• _YOUR GOAL_
All that is wanted is a word-for-word copy of the data from its first line to the line containing "and missing sync/guard/heartbeat", both included.

• _Stored data_
- - - - - - -
$ cat src/rtl/cvn_node_cfg.sv
// node address selection, object access, lss decode and indicator drive
// Behaviour
// - address from two decimal selectors 1..99; software addresses up to 127
// - selector changes only take effect after a power reset
// - both selectors zero: use the software-assigned address
// - with no other assignment, node address is 127
// - write to 2100h sub 0 stores address to nv memory, 1..127 only
// - decode lss commands 04, 17, 19, 21, 23 on the lss identifier
// - read 2102h sub 0 gives 01h with valve supply, 00h without
// - error indicator shows bus condition and missing sync/guard/heartbeat
// - run led: blink preop, flash stopped, on operational, off in init; error led off when no fault is flagged, except power-up flash and baud/lss flicker
// - baud detection active: flicker error and run green indicators
// - address change in commissioning: flicker error and run green
// - error frames: single flash; bus off: steady; run shows state
// - heartbeat event double flash; missing sync triple flash
`include "cvn_cfg.svh"
module cvn_node_cfg
   import cvn_pkg::*;
#(
   parameter int P_TICK_CYC = `CVN_TICK_MS * 1000 * `CVN_CLK_MHZ
) (
   input  wire logic          i_sys_clk,
   input  wire logic          i_arst_n,
   input  wire logic [3:0]    i_sel_tens,
   input  wire logic [3:0]    i_sel_ones,
   input  wire logic          i_valve_supply,
   input  wire logic [7:0]    i_nv_addr,
   input  wire logic          i_obj_req,
   input  wire cvn_obj_req_t  i_obj,
   input  wire logic          i_lss_valid,
   input  wire logic [10:0]   i_lss_cob,
   input  wire cvn_lss_req_t  i_lss,
   input  wire cvn_nmt_t      i_nmt_state,
   input  wire logic          i_baud_detect,
   input  wire cvn_can_evt_t  i_can,
   output logic [6:0]         o_node_addr,
   output logic               o_addr_valid,
   output cvn_obj_rsp_t       o_obj,
   output logic               o_nv_wr,
   output logic [6:0]         o_nv_data,
   output logic               o_lss_cfg_mode,
   output cvn_bt_t            o_bt,
   output cvn_led_t           o_led
);
   // ****************************************************************
   // state
   // ****************************************************************
   typedef struct packed {
      logic [7:0]   sw_s1;
      logic [7:0]   sw_s2;
      logic         va_s1;
      logic         va_s2;
      logic [1:0]   init_cnt;
      logic         init_done;
      logic [6:0]   node_addr;
      logic [6:0]   stored_addr;
      logic         lss_cfg;
      cvn_bt_t      bt;
      logic         nv_wr;
      cvn_obj_rsp_t rsp;
      logic [23:0]  tick_cnt;
      logic         tick;
      logic [5:0]   ph;
      logic         flk;
      logic         pwr_up;
      logic         hb_f;
      logic         sync_f;
      cvn_led_t     led;
   } cvn_state_t;

   cvn_state_t st_r;
   cvn_state_t st_nxt;

   localparam logic [23:0] TICK_LAST = 24'(P_TICK_CYC - 1);

   function automatic logic addr_ok(input logic [7:0] a);
      addr_ok = (a >= `CVN_ADDR_MIN) && (a <= `CVN_ADDR_MAX);
   endfunction : addr_ok

   function automatic logic flash_on(input logic [5:0] ph,
                                     input logic [5:0] n);
      flash_on = (ph < n * `CVN_FLASH_TICKS) && !ph[2];
   endfunction : flash_on

   logic [7:0] sw_addr;
   logic       sw_bcd_ok;
   logic       obj_addr_hit;
   logic       obj_valve_hit;

   // ****************************************************************
   // next state
   // ****************************************************************
   always_comb begin
      st_nxt = st_r;
      // only the second stage is read by logic
      st_nxt.sw_s1 = {i_sel_tens, i_sel_ones};
      st_nxt.sw_s2 = st_r.sw_s1;
      st_nxt.va_s1 = i_valve_supply;
      st_nxt.va_s2 = st_r.va_s1;
      st_nxt.nv_wr = 1'b0;
      st_nxt.bt.bt_act = 1'b0;
      st_nxt.rsp.ack = 1'b0;
      st_nxt.rsp.err = 1'b0;

      sw_bcd_ok = (st_r.sw_s2[7:4] <= `CVN_BCD_MAX)
                  && (st_r.sw_s2[3:0] <= `CVN_BCD_MAX);
      sw_addr = 8'(st_r.sw_s2[7:4] * 8'h0A) + 8'(st_r.sw_s2[3:0]);

      // wait for the synchronisers to fill, then sample once
      if (!st_r.init_done) begin
         st_nxt.init_cnt = st_r.init_cnt + 2'h1;
         if (st_r.init_cnt == `CVN_INIT_LAST) begin
            st_nxt.init_done = 1'b1;
            if (addr_ok(i_nv_addr)) begin
               st_nxt.stored_addr = i_nv_addr[6:0];
            end
            if (sw_bcd_ok && sw_addr != 8'h00
                && sw_addr <= `CVN_SW_ADDR_MAX) begin
               st_nxt.node_addr = sw_addr[6:0];
            end else if (sw_addr == 8'h00 && addr_ok(i_nv_addr)) begin
               st_nxt.node_addr = i_nv_addr[6:0];
            end else begin
               st_nxt.node_addr = `CVN_ADDR_DEFAULT;
            end
         end
      end

      // object dictionary access, answered one cycle later
      obj_addr_hit = (i_obj.index == `CVN_IDX_NODE_ADDR)
                     && (i_obj.sub == `CVN_SUB_ZERO);
      obj_valve_hit = (i_obj.index == `CVN_IDX_VALVE_STAT)
                      && (i_obj.sub == `CVN_SUB_ZERO);
      if (i_obj_req) begin
         st_nxt.rsp.ack = 1'b1;
         st_nxt.rsp.rdata = 8'h00;
         if (obj_addr_hit && i_obj.wr) begin
            if (addr_ok(i_obj.wdata)) begin
               st_nxt.stored_addr = i_obj.wdata[6:0];
               st_nxt.nv_wr = 1'b1;
            end else begin
               st_nxt.rsp.err = 1'b1;
            end
         end else if (obj_addr_hit) begin
            st_nxt.rsp.rdata = {1'b0, st_r.stored_addr};
         end else if (obj_valve_hit && !i_obj.wr) begin
            st_nxt.rsp.rdata = st_r.va_s2 ? `CVN_VALVE_ON
                                          : `CVN_VALVE_OFF;
         end else begin
            st_nxt.rsp.err = 1'b1;
         end
      end

      // layer setting service; a new node id stays pending until reset
      if (i_lss_valid && i_lss_cob == `CVN_COB_LSS) begin
         unique case (i_lss.cs)
            `CVN_LSS_SWITCH: st_nxt.lss_cfg = i_lss.b1[0];
            `CVN_LSS_NODE_ID: begin
               if (st_r.lss_cfg && addr_ok(i_lss.b1)) begin
                  st_nxt.stored_addr = i_lss.b1[6:0];
               end
            end
            `CVN_LSS_BIT_SEL: begin
               if (st_r.lss_cfg) begin
                  st_nxt.bt.bt_sel = i_lss.b1;
                  st_nxt.bt.bt_idx = i_lss.b2;
               end
            end
            `CVN_LSS_BIT_ACT: begin
               st_nxt.bt.bt_act = 1'b1;
               st_nxt.bt.bt_delay = {i_lss.b2, i_lss.b1};
            end
            `CVN_LSS_STORE: st_nxt.nv_wr = st_r.lss_cfg;
            default: ;
         endcase
      end

      // indicator time base
      st_nxt.tick = 1'b0;
      if (st_r.tick_cnt == TICK_LAST) begin
         st_nxt.tick_cnt = 24'h000000;
         st_nxt.tick = 1'b1;
      end else begin
         st_nxt.tick_cnt = st_r.tick_cnt + 24'h000001;
      end
      if (st_r.tick) begin
         st_nxt.flk = !st_r.flk;
         if (st_r.ph == `CVN_FRAME_LAST) begin
            st_nxt.ph = 6'h00;
            st_nxt.pwr_up = 1'b0;
         end else begin
            st_nxt.ph = st_r.ph + 6'h01;
         end
      end

      // sticky error events: a new event beats the clear
      st_nxt.hb_f = (st_r.hb_f && !i_can.clr)
                    || i_can.hb_evt || i_can.guard_evt;
      st_nxt.sync_f = (st_r.sync_f && !i_can.clr) || i_can.sync_evt;

      // indicators
      st_nxt.led.red = 1'b0;
      if (st_r.pwr_up) begin
         st_nxt.led.err = flash_on(st_r.ph, 6'h01);
         st_nxt.led.green = flash_on(st_r.ph, 6'h01);
         st_nxt.led.red = flash_on(st_r.ph, 6'h02)
                          && !flash_on(st_r.ph, 6'h01);
      end else if (i_baud_detect || st_r.lss_cfg) begin
         st_nxt.led.err = st_r.flk;
         st_nxt.led.green = !st_r.flk;
      end else begin
         unique case (i_nmt_state)
            CVN_NMT_PREOP: st_nxt.led.green = !st_r.ph[2];
            CVN_NMT_STOP:  st_nxt.led.green = flash_on(st_r.ph, 6'h01);
            CVN_NMT_OPER:  st_nxt.led.green = 1'b1;
            CVN_NMT_INIT:  st_nxt.led.green = 1'b0;
         endcase
         if (i_can.bus_off) begin
            st_nxt.led.err = 1'b1;
         end else if (st_r.sync_f) begin
            st_nxt.led.err = flash_on(st_r.ph, 6'h03);
         end else if (st_r.hb_f) begin
            st_nxt.led.err = flash_on(st_r.ph, 6'h02);
         end else if (i_can.warn) begin
            st_nxt.led.err = flash_on(st_r.ph, 6'h01);
         end else begin
            st_nxt.led.err = 1'b0;
         end
      end
   end

   // ****************************************************************
   // registers
   // ****************************************************************
   always_ff @(posedge i_sys_clk or negedge i_arst_n) begin
      if (!i_arst_n) begin
         st_r <= '0;
         st_r.node_addr <= `CVN_ADDR_DEFAULT;
         st_r.stored_addr <= `CVN_ADDR_DEFAULT;
         st_r.pwr_up <= 1'b1;
      end else begin
         st_r <= st_nxt;
      end
   end

   assign o_node_addr = st_r.node_addr;
   assign o_addr_valid = st_r.init_done;
   assign o_obj = st_r.rsp;
   assign o_nv_wr = st_r.nv_wr;
   assign o_nv_data = st_r.stored_addr;
   assign o_lss_cfg_mode = st_r.lss_cfg;
   assign o_bt = st_r.bt;
   assign o_led = st_r.led;
endmodule : cvn_node_cfg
- - - - - - -
• _EXERCISE SOLUTION_
$ cat src/rtl/cvn_node_cfg.sv
// node address selection, object access, lss decode and indicator drive
// Behaviour
// - address from two decimal selectors 1..99; software addresses up to 127
// - selector changes only take effect after a power reset
// - both selectors zero: use the software-assigned address
// - with no other assignment, node address is 127
// - write to 2100h sub 0 stores address to nv memory, 1..127 only
// - decode lss commands 04, 17, 19, 21, 23 on the lss identifier
// - read 2102h sub 0 gives 01h with valve supply, 00h without
// - error indicator shows bus condition and missing sync/guard/heartbeat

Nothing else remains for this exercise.